`src/rtl/intc_arb_pkg.sv`:
```
package intc_arb_pkg;
  localparam int unsigned NBANK  = 3;
  localparam int unsigned BANK_W = 32;
  localparam int unsigned PRIO_W = 6;
  localparam int unsigned NCLS   = 2;

  typedef enum logic {
    CLS_IRQ = 1'b0,
    CLS_FIQ = 1'b1
  } cls_e;
endpackage

```
`src/rtl/intc_cand.sv`:
```
module intc_cand #(
  parameter int unsigned N    = 96,
  parameter int unsigned NCLS = 2
) (
  input  logic [N-1:0]    pend_i,
  input  logic [N-1:0]    mask_i,
  input  logic [N-1:0]    fiq_sel_i,
  output logic [N-1:0]    cand_o [NCLS]
);
  logic [N-1:0] live;
  assign live = pend_i & ~mask_i;

  for (genvar c = 0; c < NCLS; c++) begin : g_cls
    if (c == 0) begin : g_irq
      assign cand_o[c] = live & ~fiq_sel_i;
    end else begin : g_fiq
      assign cand_o[c] = live & fiq_sel_i;
    end
  end
endmodule

```
`src/rtl/intc_prio_tree.sv`:
```
module intc_prio_tree #(
  parameter int unsigned N  = 96,
  parameter int unsigned PW = 6,
  localparam int unsigned IW = $clog2(N),
  localparam int unsigned P  = 1 << IW
) (
  input  logic [N-1:0]    cand_i,
  input  logic [N*PW-1:0] prio_i,
  output logic            win_v_o,
  output logic [IW-1:0]   win_id_o
);
  // Heap layout: node k combines 2k (lower index) and 2k+1 (higher index).
  logic          v  [1:2*P-1];
  logic [PW-1:0] p  [1:2*P-1];
  logic [IW-1:0] id [1:2*P-1];

  for (genvar i = 0; i < P; i++) begin : g_leaf
    if (i < N) begin : g_real
      assign v[P+i]  = cand_i[i];
      assign p[P+i]  = prio_i[i*PW +: PW];
      assign id[P+i] = IW'(i);
    end else begin : g_pad
      assign v[P+i]  = 1'b0;
      assign p[P+i]  = '1;
      assign id[P+i] = '0;
    end
  end

  for (genvar k = 1; k < P; k++) begin : g_node
    logic take_hi;
    // <= keeps the higher index on equal priority
    assign take_hi = v[2*k+1] && (!v[2*k] || (p[2*k+1] <= p[2*k]));
    assign v[k]  = v[2*k] | v[2*k+1];
    assign p[k]  = take_hi ? p[2*k+1]  : p[2*k];
    assign id[k] = take_hi ? id[2*k+1] : id[2*k];
  end

  assign win_v_o  = v[1];
  assign win_id_o = id[1];
endmodule

```
`src/rtl/intc_class_ctl.sv`:
```
module intc_class_ctl #(
  parameter int unsigned IW = 7
) (
  input  logic          clk_i,
  input  logic          rst_ni,
  input  logic          trig_i,
  input  logic          rearm_i,
  input  logic          glob_en_i,
  input  logic          win_v_i,
  input  logic [IW-1:0] win_id_i,
  output logic          req_o,
  output logic          out_o,
  output logic [IW-1:0] id_o
);
  logic armed_q, req_q, out_q;
  logic [IW-1:0] id_q;
  logic fire;

  assign fire = req_q & armed_q & win_v_i & glob_en_i;

  always_ff @(posedge clk_i or negedge rst_ni) begin
    if (!rst_ni) begin
      armed_q <= 1'b1;
      req_q   <= 1'b0;
      out_q   <= 1'b0;
      id_q    <= '0;
    end else begin
      req_q <= trig_i | rearm_i;
      if (rearm_i) begin
        // re-arm beats a same-edge firing; search repeats next cycle
        out_q   <= 1'b0;
        armed_q <= 1'b1;
      end else if (fire) begin
        out_q   <= 1'b1;
        armed_q <= 1'b0;
        id_q    <= win_id_i;
      end
    end
  end

  assign req_o = req_q;
  assign out_o = out_q;
  assign id_o  = id_q;
endmodule

```
`src/rtl/intc_arbiter.sv`:
```
module intc_arbiter
  import intc_arb_pkg::*;
#(
  parameter int unsigned N_BANK = NBANK,
  parameter int unsigned B_W    = BANK_W,
  parameter int unsigned PW     = PRIO_W,
  localparam int unsigned N     = N_BANK * B_W,
  localparam int unsigned IW    = $clog2(N)
) (
  input  logic            clk_i,
  input  logic            rst_ni,
  input  logic [N-1:0]    pend_i,
  input  logic [N-1:0]    mask_i,
  input  logic [N-1:0]    fiq_sel_i,
  input  logic [N*PW-1:0] prio_i,
  input  logic            glob_en_i,
  input  logic            eval_i,
  input  logic [1:0]      rearm_i,
  output logic            irq_o,
  output logic            fiq_o,
  output logic [IW-1:0]   irq_id_o,
  output logic [IW-1:0]   fiq_id_o,
  output logic            busy_o
);
  logic [N-1:0]  cand [NCLS];
  logic          win_v  [NCLS];
  logic [IW-1:0] win_id [NCLS];
  logic          req [NCLS];
  logic          out [NCLS];
  logic [IW-1:0] id  [NCLS];

  intc_cand #(.N(N), .NCLS(NCLS)) u_cand (
    .pend_i    (pend_i),
    .mask_i    (mask_i),
    .fiq_sel_i (fiq_sel_i),
    .cand_o    (cand)
  );

  for (genvar c = 0; c < NCLS; c++) begin : g_cls
    intc_prio_tree #(.N(N), .PW(PW)) u_tree (
      .cand_i   (cand[c]),
      .prio_i   (prio_i),
      .win_v_o  (win_v[c]),
      .win_id_o (win_id[c])
    );

    intc_class_ctl #(.IW(IW)) u_ctl (
      .clk_i     (clk_i),
      .rst_ni    (rst_ni),
      .trig_i    (eval_i),
      .rearm_i   (rearm_i[c]),
      .glob_en_i (glob_en_i),
      .win_v_i   (win_v[c]),
      .win_id_i  (win_id[c]),
      .req_o     (req[c]),
      .out_o     (out[c]),
      .id_o      (id[c])
    );
  end

  assign irq_o    = out[CLS_IRQ];
  assign fiq_o    = out[CLS_FIQ];
  assign irq_id_o = id[CLS_IRQ];
  assign fiq_id_o = id[CLS_FIQ];
  assign busy_o   = req[CLS_IRQ] | req[CLS_FIQ];
endmodule

```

-----

Prompt — Go through the entries above and count the lines with the word "fire", then give only that number.

Solution to the problem — 3